▶ Work to be completed
Find the lines of the material below that include the string "more", then copy each one.

________________________

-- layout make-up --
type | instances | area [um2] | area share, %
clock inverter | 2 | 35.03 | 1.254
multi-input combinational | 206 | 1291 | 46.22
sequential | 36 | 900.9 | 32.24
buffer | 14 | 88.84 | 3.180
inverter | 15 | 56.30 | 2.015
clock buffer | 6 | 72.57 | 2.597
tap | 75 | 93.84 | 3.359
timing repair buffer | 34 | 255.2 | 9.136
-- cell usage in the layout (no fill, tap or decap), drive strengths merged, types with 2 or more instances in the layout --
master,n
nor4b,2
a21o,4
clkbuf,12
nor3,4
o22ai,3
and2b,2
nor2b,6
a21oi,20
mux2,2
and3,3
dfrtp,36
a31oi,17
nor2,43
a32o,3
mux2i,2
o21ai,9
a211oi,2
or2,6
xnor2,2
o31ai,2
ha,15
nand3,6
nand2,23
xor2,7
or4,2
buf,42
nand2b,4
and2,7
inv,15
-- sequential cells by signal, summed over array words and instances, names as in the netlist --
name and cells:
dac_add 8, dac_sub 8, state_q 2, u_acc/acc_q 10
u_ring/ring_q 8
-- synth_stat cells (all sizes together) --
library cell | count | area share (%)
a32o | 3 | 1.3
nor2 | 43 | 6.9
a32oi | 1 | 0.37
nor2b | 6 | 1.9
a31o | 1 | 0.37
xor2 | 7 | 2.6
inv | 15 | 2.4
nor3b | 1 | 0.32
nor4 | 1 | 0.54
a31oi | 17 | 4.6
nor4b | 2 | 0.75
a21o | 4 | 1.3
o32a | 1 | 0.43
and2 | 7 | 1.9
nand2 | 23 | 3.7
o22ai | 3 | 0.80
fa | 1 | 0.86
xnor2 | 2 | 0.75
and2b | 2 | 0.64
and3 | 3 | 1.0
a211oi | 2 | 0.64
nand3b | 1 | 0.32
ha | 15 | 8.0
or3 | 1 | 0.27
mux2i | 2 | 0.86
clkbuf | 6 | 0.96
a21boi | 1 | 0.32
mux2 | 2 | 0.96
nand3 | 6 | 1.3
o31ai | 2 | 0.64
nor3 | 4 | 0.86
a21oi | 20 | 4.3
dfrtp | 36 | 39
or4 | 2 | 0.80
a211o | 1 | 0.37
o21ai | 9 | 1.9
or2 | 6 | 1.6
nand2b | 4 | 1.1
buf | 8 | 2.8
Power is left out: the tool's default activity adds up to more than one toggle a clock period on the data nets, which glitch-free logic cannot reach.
## src/rtl/pda_pkg.sv

```systemverilog
package pda_pkg;
    typedef enum logic [2:0] {
        ST_LOAD,
        ST_EQUAL,
        ST_SKEW,
        ST_SINGLE,
        ST_PWRSAVE
    } arb_state_t;
endpackage

```

## src/rtl/pda_classify.sv

```systemverilog
module pda_classify
    import pda_pkg::*;
#(
    parameter int PRIO_W   = 3,
    parameter int SKEW_CAP = 3,
    parameter int PS_LOG   = 5,
    parameter int PS_LEVEL = 1,
    parameter int CNT_W    = 5
) (
    input  logic [PRIO_W-1:0] p0_i,
    input  logic [PRIO_W-1:0] p1_i,
    output arb_state_t        mode_o,
    output logic              hi_o,
    output logic [CNT_W-1:0]  last_o
);
    localparam logic [PRIO_W-1:0] MAXP    = '1;
    localparam logic [PRIO_W-1:0] PS_P    = PRIO_W'(PS_LEVEL);
    localparam logic [CNT_W-1:0]  PS_LAST = CNT_W'((1 << PS_LOG) - 1);

    int gap;
    int lvl;

    always_comb begin
        mode_o = ST_SKEW;
        hi_o   = (p1_i > p0_i);
        last_o = '0;
        gap    = 0;
        lvl    = 0;
        if (p0_i == p1_i) begin
            hi_o = 1'b0;
            if (p0_i == PS_P) begin
                mode_o = ST_PWRSAVE;
                last_o = PS_LAST;
            end else begin
                mode_o = ST_EQUAL;
                last_o = CNT_W'(1);
            end
        end else begin
            if ((p0_i == '0 && p1_i == MAXP) || (p1_i == '0 && p0_i == MAXP))
                mode_o = ST_SINGLE;
            gap    = (p1_i > p0_i) ? (int'(p1_i) - int'(p0_i))
                                   : (int'(p0_i) - int'(p1_i));
            lvl    = (gap > SKEW_CAP) ? SKEW_CAP : gap;
            last_o = CNT_W'((1 << (lvl + 1)) - 1);
        end
    end
endmodule

```

## src/rtl/pda_window.sv

```systemverilog
module pda_window #(
    parameter int CNT_W = 5
) (
    input  logic             clk,
    input  logic             rst_n,
    input  logic             en,
    input  logic [CNT_W-1:0] last_i,
    output logic [CNT_W-1:0] cnt_o,
    output logic             win_end_o
);
    assign win_end_o = en && (cnt_o == last_i);

    always_ff @(posedge clk) begin
        if (!rst_n)
            cnt_o <= '0;
        else if (win_end_o)
            cnt_o <= '0;
        else if (en)
            cnt_o <= cnt_o + 1'b1;
    end
endmodule

```

## src/rtl/pda_pick.sv

```systemverilog
module pda_pick
    import pda_pkg::*;
#(
    parameter int CNT_W = 5
) (
    input  arb_state_t       state_i,
    input  logic             en,
    input  logic [CNT_W-1:0] cnt_i,
    input  logic [CNT_W-1:0] last_i,
    input  logic             hi_i,
    input  logic             alt_i,
    input  logic [1:0]       elig_i,
    output logic [1:0]       grant_o
);
    logic slot;
    logic owner;

    always_comb begin
        slot  = 1'b0;
        owner = 1'b0;
        unique case (state_i)
            ST_LOAD: begin
                slot  = 1'b0;
                owner = 1'b0;
            end
            ST_EQUAL: begin
                slot  = 1'b1;
                owner = cnt_i[0];
            end
            ST_SKEW, ST_SINGLE: begin
                slot  = 1'b1;
                owner = (cnt_i == last_i) ? ~hi_i : hi_i;
            end
            ST_PWRSAVE: begin
                slot  = (cnt_i == last_i);
                owner = alt_i;
            end
            default: begin
                slot  = 1'b0;
                owner = 1'b0;
            end
        endcase

        grant_o = 2'b00;
        if (en && slot) begin
            if (elig_i[owner])
                grant_o[owner] = 1'b1;
            else if (elig_i[~owner])
                grant_o[~owner] = 1'b1;
        end
    end
endmodule

```

## src/rtl/prio_decode_arbiter.sv

```systemverilog
module prio_decode_arbiter
    import pda_pkg::*;
#(
    parameter int PRIO_W   = 3,
    parameter int SKEW_CAP = 3,
    parameter int PS_LOG   = 5,
    parameter int PS_LEVEL = 1
) (
    input  logic              clk,
    input  logic              rst_n,
    input  logic              en,
    input  logic [PRIO_W-1:0] prio0,
    input  logic [PRIO_W-1:0] prio1,
    input  logic              rdy0,
    input  logic              rdy1,
    output logic [1:0]        grant,
    output logic              single_thread,
    output logic              power_save
);
    localparam int CNT_W = (PS_LOG > SKEW_CAP + 1) ? PS_LOG : SKEW_CAP + 1;

    arb_state_t        state_q;
    arb_state_t        mode_n;
    logic              hi_n;
    logic              hi_q;
    logic              alt_q;
    logic [CNT_W-1:0]  last_n;
    logic [CNT_W-1:0]  last_q;
    logic [CNT_W-1:0]  cnt;
    logic              win_end;
    logic [PRIO_W-1:0] p0_q;
    logic [PRIO_W-1:0] p1_q;
    logic [1:0]        elig;

    pda_classify #(
        .PRIO_W   (PRIO_W),
        .SKEW_CAP (SKEW_CAP),
        .PS_LOG   (PS_LOG),
        .PS_LEVEL (PS_LEVEL),
        .CNT_W    (CNT_W)
    ) u_classify (
        .p0_i   (prio0),
        .p1_i   (prio1),
        .mode_o (mode_n),
        .hi_o   (hi_n),
        .last_o (last_n)
    );

    pda_window #(.CNT_W(CNT_W)) u_window (
        .clk       (clk),
        .rst_n     (rst_n),
        .en        (en),
        .last_i    (last_q),
        .cnt_o     (cnt),
        .win_end_o (win_end)
    );

    // State register: a new mode and new priorities are taken only at a window end.
    always_ff @(posedge clk) begin
        if (!rst_n) begin
            state_q <= ST_LOAD;
            p0_q    <= '0;
            p1_q    <= '0;
            hi_q    <= 1'b0;
            last_q  <= '0;
            alt_q   <= 1'b0;
        end else if (win_end) begin
            state_q <= mode_n;
            p0_q    <= prio0;
            p1_q    <= prio1;
            hi_q    <= hi_n;
            last_q  <= last_n;
            if (state_q == ST_PWRSAVE)
                alt_q <= ~alt_q;
        end
    end

    assign elig[0] = rdy0 && (p0_q != '0);
    assign elig[1] = rdy1 && (p1_q != '0);

    pda_pick #(.CNT_W(CNT_W)) u_pick (
        .state_i (state_q),
        .en      (en),
        .cnt_i   (cnt),
        .last_i  (last_q),
        .hi_i    (hi_q),
        .alt_i   (alt_q),
        .elig_i  (elig),
        .grant_o (grant)
    );

    // Output process: mode flags come straight from the registered state.
    always_comb begin
        single_thread = 1'b0;
        power_save    = 1'b0;
        unique case (state_q)
            ST_SINGLE:  single_thread = 1'b1;
            ST_PWRSAVE: power_save    = 1'b1;
            ST_LOAD, ST_EQUAL, ST_SKEW: begin
                single_thread = 1'b0;
                power_save    = 1'b0;
            end
            default: begin
                single_thread = 1'b0;
                power_save    = 1'b0;
            end
        endcase
    end
endmodule

```

## config.mk

```make
export PLATFORM = sky130hd
export DESIGN_NAME = prio_decode_arbiter
export DESIGN_NICKNAME = d
export VERILOG_FILES = /design/src/rtl/pda_pkg.sv /design/src/rtl/pda_classify.sv /design/src/rtl/pda_window.sv /design/src/rtl/pda_pick.sv /design/src/rtl/prio_decode_arbiter.sv
export SDC_FILE = /design/constraint.sdc
export NUM_CORES = 1
export LEC_CHECK = 0
export BUFFER_PORTS_ARGS = -buffer_cell sky130_fd_sc_hd__buf_2
export CAP_MARGIN = 15
export CORE_ASPECT_RATIO = 0.9
export CORE_MARGIN = 4
export CORE_UTILIZATION = 25
export DETAILED_ROUTE_END_ITERATION = 8
export PLACE_DENSITY = 0.37
export RECOVER_POWER = 100
export SYNTH_ARGS = -nofsm -noshare
export SYNTH_HDL_FRONTEND = slang
export SYNTH_SLANG_ARGS = --single-unit
```

## constraint.sdc

```tcl
create_clock -name clk -period 11.94 [get_ports clk]
set_clock_uncertainty 0.05 [all_clocks]
set_input_delay 2.388 -clock clk [delete_from_list [all_inputs] [get_ports clk]]
set_output_delay 2.388 -clock clk [all_outputs]
set_load 0.05 [all_outputs]
```

After elaboration in Yosys (flattened, before gate mapping)
Cells that the tools add are included.

Register bits: 21. Output and inout bits: 4. Word-level logic and storage cells: 73.

Order comparisons: 6. $add $sub $neg: 5. Bitwise logic cells: 4. Equal/unequal tests: 9. Mux-type cells: 24. Reductions and logical operators: 17. Shift operators: 1.

Operators with widths (count): 32-bit two-way mux (2); 32-bit by 2-bit adder with 32-bit output (second input constant) (1); 32-bit by 3-bit > comparator with 1-bit output (second input constant) (1); 1-bit by 32-bit << shifter with 5-bit output (first input constant) (1); 1-bit two-way mux (11); 5-bit two-way mux (2); 3-bit == test (second input constant) (3); 1-bit logical AND (8); 3-bit by 3-bit subtractor with 4-bit output (2); 3-bit by 1-bit == test with 1-bit output (second input constant) (2); 3-bit by 2-bit == test with 1-bit output (second input constant) (2); 3-bit zero test (2); 2-bit two-way mux (3); 3-bit two-way mux (2); 3-bit nonzero test (2); 5-bit by 1-bit adder with 5-bit output (second input constant) (1); 5-bit == test (1); 5-bit by 2-bit subtractor with 5-bit output (second input constant) (1); 1-bit by 2-bit < comparator with 1-bit output (second input constant) (2); 1-bit inverter (4); 2-bit OR reduction (2); 3-bit == test (1); 3-bit > comparator (1); 1-bit case mux with 3 select lines (1); other kinds (6) (8).

Depth between registers and ports, before layout
Gate-level depths: netlist of the first run.

Depth after elaboration: 11. Gate-level depth with buffers: 25. Mapped depth without buffers: 22.

By module
A second synthesis of the first run with hierarchy kept.

Cells, all modules: 208. Area total of the unflattened synthesis: 1818.0 um^2.

By module, submodules not included: pda_classify (instances 1, area each 698.2 um^2, cells each 96); prio_decode_arbiter (instances 1, area each 664.4 um^2, cells each 58); pda_window (instances 1, area each 284.0 um^2, cells each 29); pda_pick (instances 1, area each 171.4 um^2, cells each 25).

Worst setup path before layout of the first run
No wires, ideal clock.

Path kind: input port to output port. Start: input port en. End: output port grant[0]. Path slack: 4861 ps. Data arrival time: 4641 ps. Stages: 6. Buffers on the path: 1. Path through: clkbuf_1 inv_1 nor3_1 nand2_1 o31a_1 a311oi_1.

Longest elaborated chain between the ends: 2.

RTL lines: start, declared (line prio_decode_arbiter.sv:11) `input logic en,`; 1-bit logical AND (line pda_pick.sv:45) `if (en && slot) begin`; 2-bit two-way mux (line pda_pick.sv:45); end, declared (line prio_decode_arbiter.sv:16) `output logic [1:0] grant,`.

Every way passes these cells.

Worst setup path in the final report of the first run
Start: input port prio0[0]. End: register last_q[4].

Longest elaborated chain between the ends: 8. Elaborated cells between the ends (all ways): 13. Those cells by class: add/sub: 4; order compare: 2; eq/ne: 2; shift: 1; mux: 4.

RTL lines: start, declared (line prio_decode_arbiter.sv:12) `input logic [PRIO_W-1:0] prio0,`; 3-bit by 3-bit subtractor with 4-bit output (tied with other cells) (line pda_classify.sv:42) `: (int'(p0_i) - int'(p1_i));`; 32-bit two-way mux (line pda_classify.sv:41) `gap = (p1_i > p0_i) ? (int'(p1_i) - int'(p0_i))`; 32-bit by 3-bit > comparator with 1-bit output (line pda_classify.sv:43) `lvl = (gap > SKEW_CAP) ? SKEW_CAP : gap;`; 32-bit two-way mux (line pda_classify.sv:43); 32-bit by 2-bit adder with 32-bit output (line pda_classify.sv:44) `last_o = CNT_W'((1 << (lvl + 1)) - 1);`; 1-bit by 32-bit << shifter with 5-bit output (line pda_classify.sv:44); 5-bit by 2-bit subtractor with 5-bit output (line pda_classify.sv:44); 5-bit two-way mux * (line pda_classify.sv:29) `if (p0_i == p1_i) begin`; end signal, assigned (line prio_decode_arbiter.sv:72) `last_q <= last_n;`; end, declared (line prio_decode_arbiter.sv:28) `logic [CNT_W-1:0] last_q;`.

Mark *: on every way between the ends. The rest lies on a longest branch, timed or not. A chain may end at the register's enable or synchronous reset.
### src/rtl/brw_pkg.sv
package brw_pkg;
   typedef enum logic [2:0] {
      AM_DIRECT  = 3'd0,
      AM_IND     = 3'd1,
      AM_POSTDEC = 3'd2,
      AM_POSTINC = 3'd3,
      AM_PREDEC  = 3'd4,
      AM_PREINC  = 3'd5,
      AM_OFFSET  = 3'd6,
      AM_RSVD    = 3'd7
   } amode_e;

   localparam int unsigned MODE_W = 3;

   function automatic logic is_inc_mode(input logic [MODE_W-1:0] m);
      return (m == AM_POSTINC) || (m == AM_PREINC);
   endfunction
endpackage

### src/rtl/brw_qualify.sv
module brw_qualify
   import brw_pkg::*;
#(
   parameter int unsigned IDX_W     = 4,
   parameter int unsigned CW        = 16,
   parameter int unsigned EN_BIT    = 15,
   parameter int unsigned STACK_IDX = 15
) (
   input  logic [IDX_W-1:0]  ptr_idx,
   input  logic [CW-1:0]     ctrl_word,
   input  logic [MODE_W-1:0] amode,
   input  logic              is_byte,
   output logic              use_rev,
   output logic              pre_mod
);
   localparam logic [IDX_W-1:0] STACK_SEL = IDX_W'(STACK_IDX);

   if (EN_BIT >= CW) begin : g_bad_en
      $error("brw_qualify: EN_BIT outside control word");
   end
   if (STACK_IDX >= (1 << IDX_W)) begin : g_bad_stack
      $error("brw_qualify: STACK_IDX not reachable by IDX_W");
   end

   logic idx_ok, en_ok, mode_ok;

   always_comb begin
      idx_ok  = (ptr_idx != STACK_SEL);
      en_ok   = ctrl_word[EN_BIT];
      mode_ok = is_inc_mode(amode);
      use_rev = idx_ok && en_ok && mode_ok && !is_byte;
      pre_mod = (amode == AM_PREINC);
   end
endmodule

### src/rtl/brw_revadd.sv
module brw_revadd #(
   parameter int unsigned W     = 15,
   parameter int unsigned STYLE = 0
) (
   input  logic [W-1:0] a,
   input  logic [W-1:0] b,
   output logic [W-1:0] sum
);
   if (W < 1) begin : g_bad_w
      $error("brw_revadd: W must be at least 1");
   end
   if (STYLE > 1) begin : g_bad_style
      $error("brw_revadd: STYLE must be 0 or 1");
   end

   if (STYLE == 0) begin : g_ripple
      always_comb begin
         logic cy;
         cy  = 1'b0;
         sum = '0;
         for (int i = W - 1; i >= 0; i--) begin
            sum[i] = a[i] ^ b[i] ^ cy;
            cy     = (a[i] & b[i]) | (a[i] & cy) | (b[i] & cy);
         end
      end
   end else begin : g_mirror
      logic [W-1:0] ar, br, sr;
      always_comb begin
         for (int i = 0; i < W; i++) begin
            ar[i] = a[W-1-i];
            br[i] = b[W-1-i];
         end
         sr = ar + br;
         for (int i = 0; i < W; i++) begin
            sum[i] = sr[W-1-i];
         end
      end
   end
endmodule

### src/rtl/brw_linear.sv
module brw_linear
   import brw_pkg::*;
#(
   parameter int unsigned AW = 16
) (
   input  logic [AW-1:0]     ptr,
   input  logic [MODE_W-1:0] amode,
   input  logic              is_byte,
   output logic [AW-1:0]     ea,
   output logic [AW-1:0]     nxt
);
   localparam logic [AW-1:0] STEP_W = AW'(2);
   localparam logic [AW-1:0] STEP_B = AW'(1);

   logic [AW-1:0] step, up, dn;

   always_comb begin
      step = is_byte ? STEP_B : STEP_W;
      up   = ptr + step;
      dn   = ptr - step;
      unique case (amode_e'(amode))
         AM_POSTINC: begin ea = ptr; nxt = up;  end
         AM_PREINC:  begin ea = up;  nxt = up;  end
         AM_POSTDEC: begin ea = ptr; nxt = dn;  end
         AM_PREDEC:  begin ea = dn;  nxt = dn;  end
         default:    begin ea = ptr; nxt = ptr; end
      endcase
   end
endmodule

### src/rtl/brw_addr_gen.sv
module brw_addr_gen
   import brw_pkg::*;
#(
   parameter int unsigned AW        = 16,
   parameter int unsigned MW        = 15,
   parameter int unsigned IDX_W     = 4,
   parameter int unsigned STACK_IDX = 15,
   parameter int unsigned ADD_STYLE = 0
) (
   input  logic              clk,
   input  logic              rst_n,
   input  logic [AW-1:0]     ptr_val,
   input  logic [IDX_W-1:0]  ptr_idx,
   input  logic [MW:0]       ctrl_word,
   input  logic [2:0]        amode,
   input  logic              is_byte,
   output logic [AW-1:0]     ea_out,
   output logic [AW-1:0]     ptr_wb,
   output logic              rev_active
);
   localparam int unsigned WW = AW - 1;
   localparam int unsigned CW = MW + 1;

   if (MW != WW) begin : g_bad_mw
      $error("brw_addr_gen: modifier width must equal word-index width");
   end
   if (AW < 2) begin : g_bad_aw
      $error("brw_addr_gen: AW too small");
   end

   logic          use_rev, pre_mod;
   logic [WW-1:0] wsum;
   logic [AW-1:0] lin_ea, lin_nxt, rev_ea, rev_nxt, ea_d, nxt_d;

   brw_qualify #(
      .IDX_W(IDX_W), .CW(CW), .EN_BIT(MW), .STACK_IDX(STACK_IDX)
   ) u_qual (
      .ptr_idx(ptr_idx), .ctrl_word(ctrl_word), .amode(amode),
      .is_byte(is_byte), .use_rev(use_rev), .pre_mod(pre_mod)
   );

   brw_revadd #(.W(WW), .STYLE(ADD_STYLE)) u_radd (
      .a(ptr_val[AW-1:1]), .b(ctrl_word[MW-1:0]), .sum(wsum)
   );

   brw_linear #(.AW(AW)) u_lin (
      .ptr(ptr_val), .amode(amode), .is_byte(is_byte),
      .ea(lin_ea), .nxt(lin_nxt)
   );

   always_comb begin
      rev_nxt = {wsum, 1'b0};
      rev_ea  = pre_mod ? rev_nxt : {ptr_val[AW-1:1], 1'b0};
      ea_d    = use_rev ? rev_ea  : lin_ea;
      nxt_d   = use_rev ? rev_nxt : lin_nxt;
   end

   always_ff @(posedge clk or negedge rst_n) begin
      if (!rst_n) begin
         ea_out     <= '0;
         ptr_wb     <= '0;
         rev_active <= 1'b0;
      end else begin
         ea_out     <= ea_d;
         ptr_wb     <= nxt_d;
         rev_active <= use_rev;
      end
   end

   logic primed;
   always_ff @(posedge clk or negedge rst_n) begin
      if (!rst_n) primed <= 1'b0;
      else        primed <= 1'b1;
   end

   assert_lsb_clear_R5: assert property (@(posedge clk) disable iff (!rst_n)
      rev_active |-> (ea_out[0] == 1'b0 && ptr_wb[0] == 1'b0));

   assert_no_byte_R2: assert property (@(posedge clk) disable iff (!rst_n)
      (primed && rev_active) |-> !$past(is_byte));

   assert_gate_R1: assert property (@(posedge clk) disable iff (!rst_n)
      (primed && rev_active) |->
         ($past(ptr_idx) != IDX_W'(STACK_IDX) && $past(ctrl_word[MW])));

   assert_post_ea_R4: assert property (@(posedge clk) disable iff (!rst_n)
      (primed && rev_active && $past(amode) == AM_POSTINC) |->
         ea_out == {$past(ptr_val[AW-1:1]), 1'b0});

   assert_pre_ea_R4: assert property (@(posedge clk) disable iff (!rst_n)
      (primed && rev_active && $past(amode) == AM_PREINC) |-> ea_out == ptr_wb);

   assert_hold_mode_R7: assert property (@(posedge clk) disable iff (!rst_n)
      (primed && $past(amode) == AM_IND) |->
         (ptr_wb == $past(ptr_val) && ea_out == $past(ptr_val) && !rev_active));

   assert_active_flag_R6: assert property (@(posedge clk) disable iff (!rst_n)
      (primed && $past(ptr_idx) != IDX_W'(STACK_IDX) && $past(ctrl_word[MW]) &&
       $past(amode) == AM_POSTINC && !$past(is_byte)) |-> rev_active);
endmodule

### config.mk
export PLATFORM = sky130hd
export DESIGN_NAME = brw_addr_gen
export DESIGN_NICKNAME = d
export VERILOG_FILES = /design/src/rtl/brw_pkg.sv /design/src/rtl/brw_qualify.sv /design/src/rtl/brw_revadd.sv /design/src/rtl/brw_linear.sv /design/src/rtl/brw_addr_gen.sv
export SDC_FILE = /design/constraint.sdc
export NUM_CORES = 1
export LEC_CHECK = 0
export BUFFER_PORTS_ARGS = -buffer_cell sky130_fd_sc_hd__buf_2
export CELL_PAD_IN_SITES_DETAIL_PLACEMENT = 1
export CELL_PAD_IN_SITES_GLOBAL_PLACEMENT = 2
export CORE_UTILIZATION = 33
export CTS_BUF_LIST = sky130_fd_sc_hd__clkbuf_4
export DETAILED_ROUTE_END_ITERATION = 8
export PLACE_DENSITY = 0.89
export RECOVER_POWER = 100
export SYNTH_ARGS = -nofsm -noshare
export SYNTH_HDL_FRONTEND = slang
export SYNTH_HIERARCHICAL = 1
export SYNTH_SLANG_ARGS = --single-unit
### constraint.sdc
create_clock -name clk -period 0.8 [get_ports clk]
set_input_delay 0.04 -clock clk [delete_from_list [all_inputs] [get_ports clk]]
set_output_delay 0.04 -clock clk [all_outputs]
set_load 0.02 [all_outputs]
### src/rtl/lvl_irq_pkg.sv
// Shared constants and helpers for the routed level interrupt aggregator.
// Assumes byte addressing with 32-bit registers on a 4-byte stride.
package lvl_irq_pkg;
    localparam int REG_W       = 32;
    localparam int CFG_OFFSET  = 0;
    localparam int LINE_BASE   = 4;
    localparam int LINE_STRIDE = 4;

    // Byte offset of the register that belongs to request line j.
    function automatic int line_offset(input int j);
        return LINE_BASE + LINE_STRIDE * j;
    endfunction
endpackage

### src/rtl/lvl_irq_sync.sv
// Multi-stage synchronizer for a bus of independent asynchronous bits.
// Assumes each bit is a slow level, so bits need no mutual coherence.
module lvl_irq_sync #(
    parameter int W      = 9,
    parameter int STAGES = 2
) (
    input  logic         clk,
    input  logic         rst_n,
    input  logic [W-1:0] d,
    output logic [W-1:0] q
);
    logic [W-1:0] stg [STAGES];

    // Shift the raw levels through the flop chain.
    always_ff @(posedge clk) begin
        if (!rst_n) begin
            for (int i = 0; i < STAGES; i++) stg[i] <= '0;
        end else begin
            stg[0] <= d;
            for (int i = 1; i < STAGES; i++) stg[i] <= stg[i-1];
        end
    end

    assign q = stg[STAGES-1];
endmodule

________________________

▶ Exercise answer
-- cell usage in the layout (no fill, tap or decap), drive strengths merged, types with 2 or more instances in the layout --
Power is left out: the tool's default activity adds up to more than one toggle a clock period on the data nets, which glitch-free logic cannot reach.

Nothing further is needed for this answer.